Na mesma época o jovem Stephen conhece o primeiro amor, a imagem da amada garota que não sai da cabeça, o impulso de adoração masculina diante da donzela eleita. As cenas mais prosaicas se tornam as mais líricas. Um encontro na rua, um aceno, um adeus, uma viagem no bonde (tram),


Seu coração dançava com os movimentos dela tal qual uma boia na maré. Ele ouvia o que os olhos dela lhe diziam lá de sob o capuz e sabia que em algum obscuro passado, se na vida ou num sonho, ele tinha ouvido esta estória antes. Ele via os ímpetos da vaidade dela, com seu vestido fino e faixa e longas meias pretas, e sabia que ele tinha se rendido a elas umas mil vezes. Contudo uma voz íntima falava acima do ruído do coração dançante, a perguntar-lhe se ele levaria a dádiva dela a qual ele teria apenas de estender a mão.”


His heart danced upon her movements like a cork upon a tide. He heard what her eyes said to him from beneath their cowl and knew that in some dim past, whether in life or revery, he had heard their tale before. He saw her urge her vanities, her fine dress and sash and long black stockings, and knew that he had yielded to them a thousand times. Yet a voice within him spoke above the noise of his dancing heart, asking him would he take her gift to which he had only to stretch out his hand.”

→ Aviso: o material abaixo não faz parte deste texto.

==> src/common/dbus_pkg.sv <==
`default_nettype none

package dbus_pkg;

   // Bus widths
   localparam int DAT_WIDTH = 32;
   localparam int ADR_WIDTH = 32;
   localparam int SEL_WIDTH = DAT_WIDTH / 8;

   // Address map
   localparam int MATCH_WIDTH = 8;
   localparam int RAM_ADR_WIDTH = 12;
   localparam int RAM_WORDS = 1024;
   localparam int RAM_IDX_WIDTH = 10;
   localparam logic [MATCH_WIDTH-1:0] SCRATCH_MATCH = 8'h91;
   localparam logic [MATCH_WIDTH-1:0] EXT_MATCH = 8'h92;

   // Scratch slave register count, offset 3 is the timeout counter
   localparam int SCR_REGS = 3;

   // Response watchdog
   localparam int WDOG_LIMIT = 64;
   localparam int WDOG_CNT_WIDTH = 7;

   // Arbiter owner encoding
   localparam logic [1:0] OWN_NONE = 2'd0;
   localparam logic [1:0] OWN_M0 = 2'd1;
   localparam logic [1:0] OWN_M1 = 2'd2;

   typedef struct packed {
      logic [ADR_WIDTH-1:0] adr;
      logic [DAT_WIDTH-1:0] dat;
      logic [SEL_WIDTH-1:0] sel;
      logic                 we;
      logic                 cyc;
      logic                 stb;
   } wb_req_t;

   typedef struct packed {
      logic [DAT_WIDTH-1:0] dat;
      logic                 ack;
      logic                 err;
      logic                 rty;
   } wb_rsp_t;

   // High byte match view for the scratch and external regions
   typedef struct packed {
      logic [MATCH_WIDTH-1:0]           match;
      logic [ADR_WIDTH-MATCH_WIDTH-1:0] offset;
   } dbus_region_t;

   // Low view for the RAM, which sits at the bottom of the map
   typedef struct packed {
      logic [ADR_WIDTH-RAM_ADR_WIDTH-1:0] hi;
      logic [RAM_ADR_WIDTH-1:0]           ram_offset;
   } dbus_low_t;

   typedef union packed {
      dbus_region_t region;
      dbus_low_t    low;
   } dbus_addr_u;

   // One-hot slave select
   typedef struct packed {
      logic ram;
      logic scr;
      logic ext;
      logic none;
   } dbus_sel_t;

endpackage

`default_nettype wire

==> src/dbus_interconnect/dbus_decoder.sv <==
`default_nettype none

module dbus_decoder (
   input  logic              wb_clk,
   input  logic              wb_rst,
   input  dbus_pkg::wb_req_t bus_req_i,
   output dbus_pkg::wb_rsp_t bus_rsp_o,
   output dbus_pkg::wb_req_t ram_req_o,
   output dbus_pkg::wb_req_t scr_req_o,
   output dbus_pkg::wb_req_t ext_req_o,
   input  dbus_pkg::wb_rsp_t ram_rsp_i,
   input  dbus_pkg::wb_rsp_t scr_rsp_i,
   input  dbus_pkg::wb_rsp_t ext_rsp_i
);

   dbus_pkg::dbus_addr_u addr;
   dbus_pkg::dbus_sel_t  sel_d;
   dbus_pkg::dbus_sel_t  sel_q;
   logic                 unmapped_err_q;

   // Pass the request through with cyc and stb masked by the select
   function automatic dbus_pkg::wb_req_t gate_req(input dbus_pkg::wb_req_t req,
                                                  input logic en);
      dbus_pkg::wb_req_t r;
      r     = req;
      r.cyc = req.cyc & en;
      r.stb = req.stb & en;
      return r;
   endfunction

   assign addr = bus_req_i.adr;

   // RAM needs all bits above its span clear, the others match the top byte
   always_comb begin
      sel_d.ram  = (addr.low.hi == '0);
      sel_d.scr  = (addr.region.match == dbus_pkg::SCRATCH_MATCH);
      sel_d.ext  = (addr.region.match == dbus_pkg::EXT_MATCH);
      sel_d.none = ~(sel_d.ram | sel_d.scr | sel_d.ext);
   end

   // Select only follows a strobed address, so an idle bus selects nothing
   always_ff @(posedge wb_clk) begin
      if (wb_rst)
         sel_q <= '0;
      else if (bus_req_i.stb)
         sel_q <= sel_d;
      else
         sel_q <= '0;
   end

   // Unmapped access gets a single err cycle
   always_ff @(posedge wb_clk) begin
      if (wb_rst)
         unmapped_err_q <= 1'b0;
      else
         unmapped_err_q <= sel_q.none & bus_req_i.stb & ~unmapped_err_q;
   end

   assign ram_req_o = gate_req(bus_req_i, sel_q.ram);
   assign scr_req_o = gate_req(bus_req_i, sel_q.scr);
   assign ext_req_o = gate_req(bus_req_i, sel_q.ext);

   // Response merge
   always_comb begin
      if (sel_q.ram)
         bus_rsp_o.dat = ram_rsp_i.dat;
      else if (sel_q.scr)
         bus_rsp_o.dat = scr_rsp_i.dat;
      else if (sel_q.ext)
         bus_rsp_o.dat = ext_rsp_i.dat;
      else
         bus_rsp_o.dat = '0;
      bus_rsp_o.ack = (ram_rsp_i.ack & sel_q.ram) | (scr_rsp_i.ack & sel_q.scr) |
                      (ext_rsp_i.ack & sel_q.ext);
      bus_rsp_o.err = (ram_rsp_i.err & sel_q.ram) | (scr_rsp_i.err & sel_q.scr) |
                      (ext_rsp_i.err & sel_q.ext) | unmapped_err_q;
      bus_rsp_o.rty = (ram_rsp_i.rty & sel_q.ram) | (scr_rsp_i.rty & sel_q.scr) |
                      (ext_rsp_i.rty & sel_q.ext);
   end

endmodule

`default_nettype wire

==> config.mk <==
export PLATFORM = sky130hd
export DESIGN_NAME = dbus_decoder
export DESIGN_NICKNAME = d
export VERILOG_FILES = /design/src/common/dbus_pkg.sv /design/src/dbus_interconnect/dbus_decoder.sv
export SDC_FILE = /design/constraint.sdc
export NUM_CORES = 1
export LEC_CHECK = 0
export BUFFER_PORTS_ARGS = -buffer_cell sky130_fd_sc_hd__clkbuf_2
export CELL_PAD_IN_SITES_DETAIL_PLACEMENT = 0
export CELL_PAD_IN_SITES_GLOBAL_PLACEMENT = 1
export CORE_AREA = 2 2 166 168
export DETAILED_ROUTE_END_ITERATION = 10
export DIE_AREA = 0 0 168 170
export GPL_TIMING_DRIVEN = 0
export MAX_ROUTING_LAYER = met4
export PLACE_DENSITY = 0.64
export RECOVER_POWER = 100
export SLEW_MARGIN = 20
export SYNTH_ARGS = -nofsm -noshare
export SYNTH_HDL_FRONTEND = slang
export SYNTH_SLANG_ARGS = --single-unit
==> constraint.sdc <==
create_clock -name wb_clk -period 1.26 [get_ports wb_clk]
set_input_delay 0.126 -clock wb_clk [delete_from_list [all_inputs] [get_ports wb_clk]]
set_output_delay 0.126 -clock wb_clk [all_outputs]
set_load 0.05 [all_outputs]
# After elaboration in Yosys (flattened, before gate mapping)
# Index checks and enable logic that the tools add are counted.
# W data, S select, Z words.
# op_classes
eq_ne	2
n_reduce_logical	2
muxes	3
bitwise	29
# op_table
op	n
$mux W32	3
$logic_not A20 Y1	1
$and A1 B1 Y1	17
$eq A8 B8 Y1 const B	2
$or A1 B1 Y1	9
$not A1 Y1	3
$reduce_or A2 Y1	1
# totals
out_inout_bits	248
register_bits	5
input_bits	178
word_cells	41

# Depth between registers and ports, before layout
# Gate-level depths: netlist (run 1).
# logic_depth
ltp_word	4
depth_mapped	5
mapped_depth_nobuf	3

# Worst setup path before layout (run 1)
# No wires, ideal clock.
# synth_timing
path_type	register to output
from	register sel_q[2] in the netlist's numbering
to	output port bus_rsp_o[15] in the netlist's numbering
path_stages_with_launch	5
arrival_ns	1.780
setup_slack_ns	-0.646
n_path_buf	2
required_time_ns	1.134
path_cell_list	dfxtp_1 buf_2 buf_6 a21oi_1 o21ai_0
# synth_rtl
element	line_no	rtl
start: declaration	dbus_decoder.sv:18	dbus_pkg::dbus_sel_t sel_q;
start signal: assignment	dbus_decoder.sv:46	sel_q <= sel_d;
end: declaration	dbus_decoder.sv:7	output dbus_pkg::wb_rsp_t bus_rsp_o,

==> flow_metrics.env, run 1 <==
export IMPL_crit_path_end_kind="primary output"
export IMPL_cts_buffers=3
export IMPL_clkTransAtPathRegs_ps=30
export IMPL_antenna_found_initial=1
export IMPL_ys_types=27
export IMPL_drc=0
export IMPL_p_int_mw=1.255
export IMPL_yosys_register_bits=5
export IMPL_drive_gt1_share_pct=64.09
export IMPL_finalCriticalPeriod_ps=1610
export IMPL_grt_first_pass_wirelength_mm=19.43
export IMPL_p_leak_nw=2.620
export IMPL_finalSetupViolations=37
export IMPL_crit_arrival_ps=1480
export IMPL_crit_start="sel_q[2]"
export IMPL_synthAdderAreaFrac_pct=0
export IMPL_clock_sinks=5
export IMPL_min_path_cells=2
export IMPL_swShare_pct=57.23
export IMPL_path_buf_inv=2
export IMPL_drtAntennaViolNets=0
export IMPL_synth_area_per_cell_sq_um=7.008
export IMPL_die_h_um=170
export IMPL_ir_worst_vdd_mv=0.3057
export IMPL_nFillCells=3068
export IMPL_fin_area_sq_um=5791
export IMPL_htree_num_levels=1
export IMPL_crit_chain="and2b_4, buf_8, a22oi_1, o21ai_2, buf_8"
export IMPL_grt_max_degree=11
export IMPL_timing_final_crit_share_pct=127.8
export IMPL_worstMarginPinSlew_ps=631.9
export IMPL_final_cells=1091
export IMPL_yosys_warnings=0
export IMPL_final_hold_viol_count=0
export IMPL_io_buffers=376
export IMPL_drv_slew=0
export IMPL_crit_type="flip-flop to primary output"
export IMPL_crit_required_ps=1130
export IMPL_io_pins=426
export IMPL_dp_cells=1073
export IMPL_gp_congestion=0.7470
export IMPL_synth_xor_area_share_pct=0.3511
export IMPL_setup_tns_final_ps=-10990
export IMPL_status="finished, violations left"
export IMPL_track_usage_pct=8.896
export IMPL_drtIter0Drc=43
export IMPL_placed_area_sq_um=5136
export IMPL_cp_max_fo=10
export IMPL_max_freq_ghz=0.6212
export IMPL_rrSetupSlack_ps=690
export IMPL_insertion_delay_ps=220
export IMPL_synth_top_family_by_area="buffers and inverters"
export IMPL_slowest_stage="dfxtp_4"
export IMPL_cp_slowest_stage_delay_ps=350
export IMPL_die_w_um=168
export IMPL_final_nets=928
export IMPL_clkPwrFrac_pct=17.5
export IMPL_use_met2_pct=17.61
export IMPL_met3_usage_pct=1.233
export IMPL_hold_end="sel_q[1]"
export IMPL_wl_per_cell_um=12.56
export IMPL_cts_root_buf="clkbuf_16"
export IMPL_synth_cells=356
export IMPL_die_area_sq_um=28560
export IMPL_dpl_hpwl_mm=11.95
export IMPL_grt_use_met1_pct=9.554
export IMPL_cts_tree="done"
export IMPL_min_delay_start="bus_req_i[63]"
export IMPL_syn_nets=534
export IMPL_first_pass_iters=4
export IMPL_initial_utilization_pct=9.362
export IMPL_grt_overflow_total=0
export IMPL_synthSimpleGateAreaFrac_pct=12.14
export IMPL_critPathLaunchType="flip-flop"
export IMPL_yosysSeqAreaShare_pct=4.012
export IMPL_p_comb_share_pct=77.1
export IMPL_synth_compound_area_share_pct=17.60
export IMPL_async_reset_ff_share_pct=0
export IMPL_grt_setup_unrepaired="yes"
export IMPL_r2r_cells=1
export IMPL_crit_top_cell="buf_8"
export IMPL_synthesis_area_sq_um=2495
export IMPL_violations="setup timing"
export IMPL_synth_flop_cell="dfxtp_1"
export IMPL_maxCapViolations=0
export IMPL_r2r_start="unmapped_err_q"
export IMPL_area_growth_pct=132.1
export IMPL_via_per_inst=3.246
export IMPL_grt_busiest_layer="met2"
export IMPL_grt_pass1_vias=3484
export IMPL_rows=60
export IMPL_hp_class="input pin to flip-flop"
export IMPL_seq_power_share_pct=5.4
export IMPL_fin_ws_ps=-349.9
export IMPL_finClkSkew_ps=0.05848
export IMPL_synth_edf_count=0
export IMPL_synthMuxAreaShare_pct=0
export IMPL_routed_wl_mm=13.71
export IMPL_clockBufferDepth=2
export IMPL_vias=3541
export IMPL_worstReg2RegEnd="unmapped_err_q"
export IMPL_pwr_density_cell_nw_per_um2=506.9
export IMPL_core_area_sq_um=26650
export IMPL_slew_headroom_pct=58.05
export IMPL_cpLargestDelayFamily="flip-flops"
export IMPL_power_switching_mw=1.680
-- synthesized netlist by cell type, types with 2 or more instances --
library cell | number | area, sq um
buf_4 | 210 | 1577
nand2_1 | 34 | 127.6
a22oi_1 | 31 | 232.7
o21ai_1 | 30 | 150.1
and2_1 | 6 | 37.54
buf_2 | 5 | 25.02
clkbuf_1 | 5 | 18.77
dfxtp_1 | 5 | 100.1
nor4_1 | 4 | 25.02
a21oi_1 | 3 | 15.01
a222oi_1 | 2 | 20.02
and3b_1 | 2 | 17.52
inv_1 | 2 | 7.510
nand3_1 | 2 | 10.01
nor3b_2 | 2 | 25.02
o21ai_0 | 2 | 10.01
-- cell families after synthesis --
logic type             Yosys count
XOR/XNOR                         1
AO/OA/AOI/OAI                   69
buffers and inverters          224
flip-flops                       5
AND/OR/NAND/NOR                 57
-- timing repair --
item | 4_1_cts | 5_1_grt
hold buffers | 0 | 0
hold endpoints to repair | 0 | 0
cloned | 1 | 0
pin swaps | 2 | 5
setup endpoints to repair | 39 | 39
gates resized for setup | 152 | 45
setup buffers | 8 | 6
-- flip-flops by register name (all words and copies together) (netlist names) --
name            count
sel_q               4
unmapped_err_q      1
-- worst max path at each step --
stage	to	slack (ps)	cells past startpoint
after global routing	bus_rsp_o[0]	-400	5
final	bus_rsp_o[31]	-350	5
after detailed placement	bus_rsp_o[26]	-590	5
after global placement	bus_rsp_o[26]	-640	5
after CTS	bus_rsp_o[4]	-390	5
after floorplan	bus_rsp_o[21]	-50	4
-- routing by layer --
metal	share of wire [%]	wire length, um
met5	0	0
met4	0.66	90
met2	55	7533
met3	6.5	886
met1	38	5195
-- final cells by class --
cell class / instances / area [sq um] / area share (%)
repair buffers: 390 / 2215 / 38.25
diodes: 1 / 2.502 / 0.04322
plain buffers: 221 / 1743 / 30.10
multi-input cells: 127 / 1209 / 20.87
clock buffers: 4 / 78.83 / 1.361
well taps: 341 / 426.7 / 7.368
flip-flops and latches: 5 / 108.9 / 1.880
inverters: 2 / 7.507 / 0.1296
-- cell usage in the layout (no fill, tap or decap), types with 2 or more instances in the layout --
cell type | netlist | final
a21oi_2 | 0 | 2
a222oi_1 | 2 | 2
a22oi_1 | 31 | 3
a22oi_2 | 0 | 28
and2_0 | 0 | 2
and2_4 | 0 | 4
and3b_1 | 2 | 2
buf_12 | 0 | 7
buf_4 | 210 | 214
buf_6 | 1 | 7
buf_8 | 0 | 37
clkbuf_1 | 5 | 209
clkbuf_16 | 0 | 8
clkbuf_2 | 1 | 131
clkbuf_4 | 0 | 2
dfxtp_1 | 5 | 2
dfxtp_4 | 0 | 2
inv_2 | 0 | 2
nand2_1 | 34 | 33
nand3_1 | 2 | 2
nor3b_1 | 1 | 2
nor4_1 | 4 | 5
o21ai_2 | 0 | 6
o21ai_4 | 0 | 26
-- metrics by stage --
stage	hold WS, ps	total power [mW]	setup slack [ps]	utilization, %
finish	185.2	2.935	-349.9	21.73
global route	196.1	3.049	-400.2	21.73
CTS	189.5	3.056	-394.3	22.45
detailed placement	418.9	2.513	-594.5	19.27
global placement	411.3	2.510	-639.6	19.27
floorplan	188.1	1.962	-53.62	-
-- power by group through the flow --
| stage | logic, mW | clock network, mW | registers (mW) |
|---|---|---|---|
| 2_1_floorplan | 1.80 | 0 | 0.165 |
| 3_3_place_gp | 2.34 | 0 | 0.166 |
| 3_5_place_dp | 2.35 | 0 | 0.166 |
| 4_1_cts | 2.37 | 0.522 | 0.159 |
| 5_1_grt | 2.35 | 0.538 | 0.159 |
| 6_report | 2.26 | 0.514 | 0.159 |
(Power assumes the default switching activity.)
==> inputs of run 2 (changes only) <==
--- a/config.mk
+++ b/config.mk
@@ -8,12 +8,12 @@
 export BUFFER_PORTS_ARGS = -buffer_cell sky130_fd_sc_hd__clkbuf_2
 export CELL_PAD_IN_SITES_DETAIL_PLACEMENT = 0
 export CELL_PAD_IN_SITES_GLOBAL_PLACEMENT = 1
-export CORE_AREA = 2 2 166 168
+export CORE_AREA = 4 4 164 166
 export DETAILED_ROUTE_END_ITERATION = 10
 export DIE_AREA = 0 0 168 170
 export GPL_TIMING_DRIVEN = 0
 export MAX_ROUTING_LAYER = met4
-export PLACE_DENSITY = 0.64
+export PLACE_DENSITY = 0.66
 export RECOVER_POWER = 100
 export SLEW_MARGIN = 20
 export SYNTH_ARGS = -nofsm -noshare
==> flow_metrics.env, run 2 (same netlist as run 1, synthesis figures left out) <==
export IMPL_status="finished, violations left"
export IMPL_violations="setup timing"
export IMPL_grt_first_pass_wirelength_mm=20.19
export IMPL_clkTransAtPathRegs_ps=30
export IMPL_multi_input_area_sq_um=1170
export IMPL_antenna_found_initial=1
export IMPL_nFillCells=2994
export IMPL_critPathLaunchType="flip-flop"
export IMPL_layout_commonest_cell="buf_4"
export IMPL_area_growth_pct=123.7
export IMPL_core_area_sq_um=25620
export IMPL_cts_root_buf="clkbuf_16"
export IMPL_grt_busiest_layer="met2"
export IMPL_cts_hold_buffers=0
export IMPL_drc=0
export IMPL_clkPwrFrac_pct=17.6
export IMPL_vias=3529
export IMPL_wl_per_cell_um=13.32
export IMPL_crit_path_end_kind="primary output"
export IMPL_seq_power_share_pct=5.4
export IMPL_insertion_delay_ps=220
export IMPL_power_switching_mw=1.682
export IMPL_final_cell_mix="buf_4, clkbuf_1, clkbuf_2, buf_8, nand2_1"
export IMPL_worstMarginPinSlew_ps=665.6
export IMPL_ir_worst_vdd_mv=0.3334
export IMPL_io_buffers=376
export IMPL_routed_wl_mm=14.35
export IMPL_max_freq_ghz=0.6142
export IMPL_use_met2_pct=17.35
export IMPL_setup_tns_final_ps=-10960
export IMPL_cts_tree="done"
export IMPL_die_area_sq_um=28560
export IMPL_gp_congestion=0.6886
export IMPL_grt_setup_unrepaired="yes"
export IMPL_p_leak_nw=2.543
export IMPL_pwr_density_cell_nw_per_um2=526.2
export IMPL_crit_required_ps=1130
export IMPL_initial_utilization_pct=9.740
export IMPL_grt_max_degree=11
export IMPL_maxCapViolations=0
export IMPL_dp_cells=1067
export IMPL_swShare_pct=57.27
export IMPL_finalSetupViolations=37
export IMPL_clockBufferDepth=2
export IMPL_fin_area_sq_um=5582
export IMPL_die_h_um=170
export IMPL_finClkSkew_ps=0.5962
export IMPL_drv_slew=0
export IMPL_grt_pass1_vias=3613
export IMPL_met3_usage_pct=1.324
export IMPL_largestRegisters="sel_q: 4 flops, unmapped_err_q: 1 flops"
export IMPL_fin_hold_ws_ps=186.7
export IMPL_regMostFlops="sel_q"
export IMPL_fin_ws_ps=-368.1
export IMPL_final_hold_viol_count=0
export IMPL_timing_final_crit_share_pct=129.2
export IMPL_cp_max_fo=10
export IMPL_htree_num_levels=1
export IMPL_first_pass_iters=4
export IMPL_final_cells=1077
export IMPL_die_w_um=168
export IMPL_grt_use_met1_pct=10.60
export IMPL_clock_sinks=5
export IMPL_crit_type="flip-flop to primary output"
export IMPL_p_total_mw=2.937
export IMPL_hp_class="input pin to flip-flop"
export IMPL_finalCriticalPeriod_ps=1628
export IMPL_slew_headroom_pct=55.81
export IMPL_cts_buffers=3
export IMPL_utilization_pct=21.79
export IMPL_placed_area_sq_um=5129
export IMPL_dpl_hpwl_mm=12.68
export IMPL_final_nets=920
export IMPL_largest_reg_flops=4
export IMPL_drtAntennaViolNets=0
export IMPL_p_comb_share_pct=77.0
export IMPL_crit_arrival_ps=1500
export IMPL_ff_latch_area_sq_um=108.9
export IMPL_io_pins=426
export IMPL_grt_overflow_total=0
export IMPL_track_usage_pct=9.139
export IMPL_via_per_inst=3.277
export IMPL_drtIter0Drc=68
export IMPL_rows=59
export IMPL_drive_gt1_share_pct=62.48
export IMPL_place_ws_ps=-609.0
export IMPL_p_int_mw=1.255
[run 2: worst max-delay path: stages (launching register included)]
cell,delay (ps)
dfxtp_4,350
and2b_4,320
buf_8,170
a22oi_1,100
o21ai_4,140
clkbuf_8,200
[run 2: repair_timing]
| action | in CTS | in global routing |
|---|---|---|
| cloned | 2 | 0 |
| gates resized for setup | 127 | 47 |
| setup endpoints to repair | 41 | 41 |
| pin swaps | 6 | 5 |
| setup buffers | 5 | 1 |
| endpoints found under the hold margin | 0 | 0 |
[run 2: path summary, 6_finish.rpt]
path         cells after the start              to  slack (ps)           start
max                              5    bus_rsp_o[5]        -370        sel_q[2]
min                              3        sel_q[3]         190          wb_rst
max reg2reg                      1  unmapped_err_q         700  unmapped_err_q
min reg2reg                      1  unmapped_err_q         430  unmapped_err_q
[run 2: power by group through the flow]
| stage | logic (mW) | registers (mW) | clock network, mW |
|---|---|---|---|
| 4_1_cts | 2.38 | 0.159 | 0.530 |
| 5_1_grt | 2.36 | 0.159 | 0.544 |
| 2_1_floorplan | 1.80 | 0.165 | 0 |
| 3_5_place_dp | 2.36 | 0.165 | 0 |
| 6_report | 2.26 | 0.159 | 0.517 |
| 3_3_place_gp | 2.35 | 0.165 | 0 |
[run 2: routing by layer]
layer	vias up	routed length [um]
li1	1752	-
met1	1574	5428
met2	201	7780
met3	2	1110
met4	0	30
met5	-	0
[run 2: area by class of cell]
cell class / count / area share (%)
diodes: 1 / 0.04483
plain buffers: 221 / 30.80
clock buffers: 4 / 1.412
inverters: 2 / 0.1345
multi-input cells: 127 / 20.96
flip-flops and latches: 5 / 1.950
well taps: 335 / 7.510
repair buffers: 382 / 37.19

Também as leituras se revelam aos olhos do jovem, que precisa defender seus gostos estéticos diante dos outros jovens, outros grupos, que demonstram força, mas não exatamente inteligente, quando se esforçam para agradar professores e cânones. Stephen é um aluno aplicado, é um 'bom moço', mas não segue as regras dos cânones. Tem seus autores prediletos, tem suas próprias ideias sobre a arte. Claro, tudo como uma 'angústia de influência' (ver H. Bloom) por culpa de tantas leituras,


Ele tinha emergido de um encanto de delírio de dois anos para encontrar-se no meio de um novo cenário, cada evento e figura do que o afetava intimamente, desanimava-o ou iludia e, se iludindo ou desanimando, enchia-o sempre com desassossego e pensamentos amargos. Todo o ócio que a vida escolar deixava para ele foi passada na companhia de escritores subversivos cujas ironias e violência de discurso deixaram um fermento em seu cérebro antes de passarem para os seus próprios escritos imaturos.”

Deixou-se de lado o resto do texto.